> What is needed:
For each line below that contains the string "slack", copy that line.

> Source data:

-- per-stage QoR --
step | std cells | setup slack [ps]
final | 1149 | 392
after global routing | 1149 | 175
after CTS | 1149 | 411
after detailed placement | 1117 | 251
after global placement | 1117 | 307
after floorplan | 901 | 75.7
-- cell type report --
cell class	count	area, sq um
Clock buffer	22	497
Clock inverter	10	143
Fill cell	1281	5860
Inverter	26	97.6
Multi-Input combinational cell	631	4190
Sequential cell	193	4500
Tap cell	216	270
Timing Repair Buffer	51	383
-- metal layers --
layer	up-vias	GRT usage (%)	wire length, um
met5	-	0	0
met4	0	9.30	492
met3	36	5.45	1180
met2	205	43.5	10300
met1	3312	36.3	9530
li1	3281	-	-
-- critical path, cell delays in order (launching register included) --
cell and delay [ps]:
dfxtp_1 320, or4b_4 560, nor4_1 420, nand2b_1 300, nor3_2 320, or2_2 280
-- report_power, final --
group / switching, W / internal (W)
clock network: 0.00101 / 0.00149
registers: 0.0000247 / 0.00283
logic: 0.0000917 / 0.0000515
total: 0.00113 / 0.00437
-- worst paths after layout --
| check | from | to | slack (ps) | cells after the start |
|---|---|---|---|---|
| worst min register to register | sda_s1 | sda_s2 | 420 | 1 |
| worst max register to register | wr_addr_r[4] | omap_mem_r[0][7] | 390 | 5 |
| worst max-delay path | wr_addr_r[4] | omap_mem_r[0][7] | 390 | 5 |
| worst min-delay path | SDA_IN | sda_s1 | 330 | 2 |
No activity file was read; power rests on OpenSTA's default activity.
$ cat src/hw/ivp_w1c_flags.sv
// Sticky event flags, cleared by writing ones.
// Assumes set and clear are synchronous to the clock; set wins over clear.
module ivp_w1c_flags
    import ivp_pkg::*;
#(
    parameter int W = 14
) (
    // Clock and reset.
    input  wire logic         ref_clk,
    input  wire logic         arst_n,
    input  wire logic         ce,
    // Events and clear.
    input  wire logic [W-1:0] set,
    input  wire logic         clr_we,
    input  wire logic [W-1:0] clr_data,
    // Flags.
    output logic      [W-1:0] flags_q
);
    always_ff @(posedge ref_clk or negedge arst_n) begin
        if (!arst_n) begin
            flags_q <= '0;
        end else if (ce) begin
            flags_q <= (flags_q & ~(clr_we ? clr_data : '0)) | set;
        end
    end
endmodule : ivp_w1c_flags
### config.mk
export PLATFORM = sky130hd
export DESIGN_NAME = stm_timer
export DESIGN_NICKNAME = d
export VERILOG_FILES = /design/src/common/stm_pkg.sv /design/src/rtl/stm_timer.sv
export SDC_FILE = /design/constraint.sdc
export NUM_CORES = 1
export LEC_CHECK = 0
export ABC_AREA = 1
export CAP_MARGIN = 20
export CORE_MARGIN = 2
export CORE_UTILIZATION = 58
export CTS_CLUSTER_SIZE = 14
export DETAILED_ROUTE_END_ITERATION = 7
export DONT_BUFFER_PORTS = 1
export PLACE_DENSITY = 0.76
export SYNTH_ARGS = -nofsm -noshare
export SYNTH_HDL_FRONTEND = slang
export SYNTH_SLANG_ARGS = --single-unit
### constraint.sdc
create_clock -name CLK -period 1.85 [get_ports CLK]
set_clock_uncertainty 0.1 [all_clocks]
set_input_delay 0.0925 -clock CLK [delete_from_list [all_inputs] [get_ports CLK]]
set_output_delay 0.0925 -clock CLK [all_outputs]
set_load 0.05 [all_outputs]
`src/dcr_pkg.sv`:
```
// Package with register addresses, field positions and reset values of the drive command map.
package dcr_pkg;

	// ----------------------------------------
	// Register addresses.
	// ----------------------------------------
	localparam logic [15:0] ADDR_CMD_WORD = 16'h2000;
	localparam logic [15:0] ADDR_FREQ_CMD = 16'h2001;
	localparam logic [15:0] ADDR_CTRL_WORD = 16'h2002;
	localparam logic [15:0] ADDR_STATUS = 16'h2100;
	// Group numbers from here upward are communication registers, not parameters.
	localparam logic [7:0] PARAM_GROUP_LIMIT = 8'h20;

	// ----------------------------------------
	// Command word field positions.
	// ----------------------------------------
	localparam int OP_LO = 0;
	localparam int DIR_LO = 4;
	localparam int ACC_LO = 6;
	localparam int STEP_LO = 8;
	localparam int SEL_EN_BIT = 12;
	localparam logic [1:0] OP_NONE = 2'h0;
	localparam logic [1:0] OP_STOP = 2'h1;
	localparam logic [1:0] OP_RUN = 2'h2;
	localparam logic [1:0] OP_INCH_RUN = 2'h3;
	localparam logic [1:0] DIR_NONE = 2'h0;
	localparam logic [1:0] DIR_FWD = 2'h1;
	localparam logic [1:0] DIR_REV = 2'h2;
	localparam logic [1:0] DIR_CHANGE = 2'h3;

	// ----------------------------------------
	// Control word bits and reset values.
	// ----------------------------------------
	localparam int CTRL_EXT_FAULT_BIT = 0;
	localparam int CTRL_RESET_BIT = 1;
	localparam int CTRL_BASE_BLOCK_BIT = 2;
	localparam logic [1:0] ACC_RST = 2'h0;
	localparam logic [3:0] STEP_RST = 4'h0;
	localparam logic [15:0] FREQ_RST = 16'h0000;
	localparam logic [15:0] DATA_ZERO = 16'h0000;

	// True when an address falls in the GGnn parameter space.
	function automatic logic is_param(input logic [15:0] addr);
		return addr[15:8] < PARAM_GROUP_LIMIT;
	endfunction

endpackage

```
`src/dcr_cmd_if.sv`:
```
// Interface carrying the decoded command word between decoder and register bank.
`timescale 1ns/1ps
interface dcr_cmd_if;
	logic [15:0] word;
	logic stop;
	logic run;
	logic inch_run;
	logic forward_dir;
	logic reverse_dir;
	logic dir_change;
	logic sel_en;
	logic [1:0] accel_sel;
	logic [3:0] step_sel;

	modport dec (input word, output stop, run, inch_run, forward_dir, reverse_dir, dir_change, sel_en,
		accel_sel, step_sel);
	modport bank (output word, input stop, run, inch_run, forward_dir, reverse_dir, dir_change, sel_en,
		accel_sel, step_sel);
endinterface

```
`src/dcr_cmd_decode.sv`:
```
// Combinational decoder of the 16-bit operation command word.
`timescale 1ns/1ps
module dcr_cmd_decode (
	dcr_cmd_if.dec cmd
);

	// ----------------------------------------
	// Field decode.
	// ----------------------------------------
	logic [1:0] op;
	logic [1:0] dir;

	// Splits the word into operation, direction and selection fields; bits 3-2 and 15-13 are ignored.
	always_comb begin
		op = cmd.word[dcr_pkg::OP_LO +: 2];
		dir = cmd.word[dcr_pkg::DIR_LO +: 2];
		cmd.stop = (op == dcr_pkg::OP_STOP);
		cmd.run = (op == dcr_pkg::OP_RUN) || (op == dcr_pkg::OP_INCH_RUN);
		cmd.inch_run = (op == dcr_pkg::OP_INCH_RUN);
		cmd.forward_dir = (dir == dcr_pkg::DIR_FWD);
		cmd.reverse_dir = (dir == dcr_pkg::DIR_REV);
		cmd.dir_change = (dir == dcr_pkg::DIR_CHANGE);
		cmd.accel_sel = cmd.word[dcr_pkg::ACC_LO +: 2];
		cmd.step_sel = cmd.word[dcr_pkg::STEP_LO +: 4];
		cmd.sel_en = cmd.word[dcr_pkg::SEL_EN_BIT];
	end

endmodule // dcr_cmd_decode

```
`src/dcr_reg_bank.sv`:
```
// Communication register bank of the drive: command, frequency, control and status words.
`timescale 1ns/1ps
module dcr_reg_bank (
	input wire logic i_clk,
	input wire logic i_rst_n,
	input wire logic i_wr_en,
	input wire logic i_rd_en,
	input wire logic [15:0] i_addr,
	input wire logic [15:0] i_wdata,
	input wire logic [15:0] i_param_rdata,
	input wire logic [7:0] i_warn_code,
	input wire logic [7:0] i_fault_code,
	output logic [15:0] o_rdata,
	output logic o_rd_valid,
	output logic o_param_wr,
	output logic o_param_rd,
	output logic [7:0] o_param_group,
	output logic [7:0] o_param_num,
	output logic [15:0] o_param_wdata,
	output logic o_stop,
	output logic o_run,
	output logic o_inch_run,
	output logic o_dir_reverse,
	output logic [1:0] o_accel_sel,
	output logic [3:0] o_step_sel,
	output logic [15:0] o_freq_cmd,
	output logic o_ext_fault,
	output logic o_fault_reset,
	output logic o_base_block
);

	// ----------------------------------------
	// Command decoder.
	// ----------------------------------------
	dcr_cmd_if cmd ();

	assign cmd.word = i_wdata;

	dcr_cmd_decode u_dec (
		.cmd(cmd)
	);

	// ----------------------------------------
	// Register state.
	// ----------------------------------------
	logic wr_cmd;
	logic wr_freq;
	logic wr_ctrl;
	logic [15:0] rdata_q, rdata_d;
	logic rd_valid_q, rd_valid_d;
	logic param_wr_q, param_wr_d;
	logic param_rd_q, param_rd_d;
	logic [7:0] group_q, group_d;
	logic [7:0] num_q, num_d;
	logic [15:0] pdata_q, pdata_d;
	logic stop_q, stop_d;
	logic run_q, run_d;
	logic inch_q, inch_d;
	logic rev_q, rev_d;
	logic [1:0] accel_q, accel_d;
	logic [3:0] step_q, step_d;
	logic [15:0] freq_q, freq_d;
	logic ext_fault_q, ext_fault_d;
	logic freset_q, freset_d;
	logic bblock_q, bblock_d;

	assign wr_cmd = i_wr_en && (i_addr == dcr_pkg::ADDR_CMD_WORD);
	assign wr_freq = i_wr_en && (i_addr == dcr_pkg::ADDR_FREQ_CMD);
	assign wr_ctrl = i_wr_en && (i_addr == dcr_pkg::ADDR_CTRL_WORD);

	// Computes next register values; run, inch run, stop, fault reset, read valid and parameter strobes are one-cycle events, the rest are held levels.
	always_comb begin
		// Parameter space access splits the address into group and number.
		param_wr_d = i_wr_en && dcr_pkg::is_param(i_addr);
		param_rd_d = i_rd_en && dcr_pkg::is_param(i_addr);
		group_d = group_q;
		num_d = num_q;
		pdata_d = pdata_q;
		if ((i_wr_en || i_rd_en) && dcr_pkg::is_param(i_addr)) begin
			group_d = i_addr[15:8];
			num_d = i_addr[7:0];
			pdata_d = i_wr_en ? i_wdata : pdata_q;
		end
		// Read answer: status word, parameter data, or zero for write-only and unmapped addresses.
		rd_valid_d = i_rd_en;
		rdata_d = rdata_q;
		if (i_rd_en) begin
			if (i_addr == dcr_pkg::ADDR_STATUS) begin
				rdata_d = {i_warn_code, i_fault_code};
			end else if (dcr_pkg::is_param(i_addr)) begin
				rdata_d = i_param_rdata;
			end else begin
				rdata_d = dcr_pkg::DATA_ZERO;
			end
		end
		// Command word events and held selections.
		stop_d = wr_cmd && cmd.stop;
		run_d = wr_cmd && cmd.run;
		inch_d = wr_cmd && cmd.inch_run;
		rev_d = rev_q;
		accel_d = accel_q;
		step_d = step_q;
		if (wr_cmd) begin
			if (cmd.forward_dir) begin
				rev_d = 1'b0;
			end else if (cmd.reverse_dir) begin
				rev_d = 1'b1;
			end else if (cmd.dir_change) begin
				rev_d = !rev_q;
			end
			if (cmd.sel_en) begin
				accel_d = cmd.accel_sel;
				step_d = cmd.step_sel;
			end
		end
		// Frequency command in hundredths of a hertz.
		freq_d = wr_freq ? i_wdata : freq_q;
		// Control word; reserved bits 3 to 15 are dropped.
		ext_fault_d = wr_ctrl ? i_wdata[dcr_pkg::CTRL_EXT_FAULT_BIT] : ext_fault_q;
		freset_d = wr_ctrl && i_wdata[dcr_pkg::CTRL_RESET_BIT];
		bblock_d = wr_ctrl ? i_wdata[dcr_pkg::CTRL_BASE_BLOCK_BIT] : bblock_q;
	end

	// Registers all state with a synchronous active-low reset.
	always_ff @(posedge i_clk) begin
		if (!i_rst_n) begin
			rdata_q <= dcr_pkg::DATA_ZERO;
			rd_valid_q <= 1'b0;
			param_wr_q <= 1'b0;
			param_rd_q <= 1'b0;
			group_q <= 8'h00;
			num_q <= 8'h00;
			pdata_q <= dcr_pkg::DATA_ZERO;
			stop_q <= 1'b0;
			run_q <= 1'b0;
			inch_q <= 1'b0;
			rev_q <= 1'b0;
			accel_q <= dcr_pkg::ACC_RST;
			step_q <= dcr_pkg::STEP_RST;
			freq_q <= dcr_pkg::FREQ_RST;
			ext_fault_q <= 1'b0;
			freset_q <= 1'b0;
			bblock_q <= 1'b0;
		end else begin
			rdata_q <= rdata_d;
			rd_valid_q <= rd_valid_d;
			param_wr_q <= param_wr_d;
			param_rd_q <= param_rd_d;
			group_q <= group_d;
			num_q <= num_d;
			pdata_q <= pdata_d;
			stop_q <= stop_d;
			run_q <= run_d;
			inch_q <= inch_d;
			rev_q <= rev_d;
			accel_q <= accel_d;
			step_q <= step_d;
			freq_q <= freq_d;
			ext_fault_q <= ext_fault_d;
			freset_q <= freset_d;
			bblock_q <= bblock_d;
		end
	end

	// Outputs come straight from the registers.
	assign o_rdata = rdata_q;
	assign o_rd_valid = rd_valid_q;
	assign o_param_wr = param_wr_q;
	assign o_param_rd = param_rd_q;
	assign o_param_group = group_q;
	assign o_param_num = num_q;
	assign o_param_wdata = pdata_q;
	assign o_stop = stop_q;
	assign o_run = run_q;
	assign o_inch_run = inch_q;
	assign o_dir_reverse = rev_q;
	assign o_accel_sel = accel_q;
	assign o_step_sel = step_q;
	assign o_freq_cmd = freq_q;
	assign o_ext_fault = ext_fault_q;
	assign o_fault_reset = freset_q;
	assign o_base_block = bblock_q;
endmodule // dcr_reg_bank

```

> Exercise response:
step | std cells | setup slack [ps]
| check | from | to | slack (ps) | cells after the start |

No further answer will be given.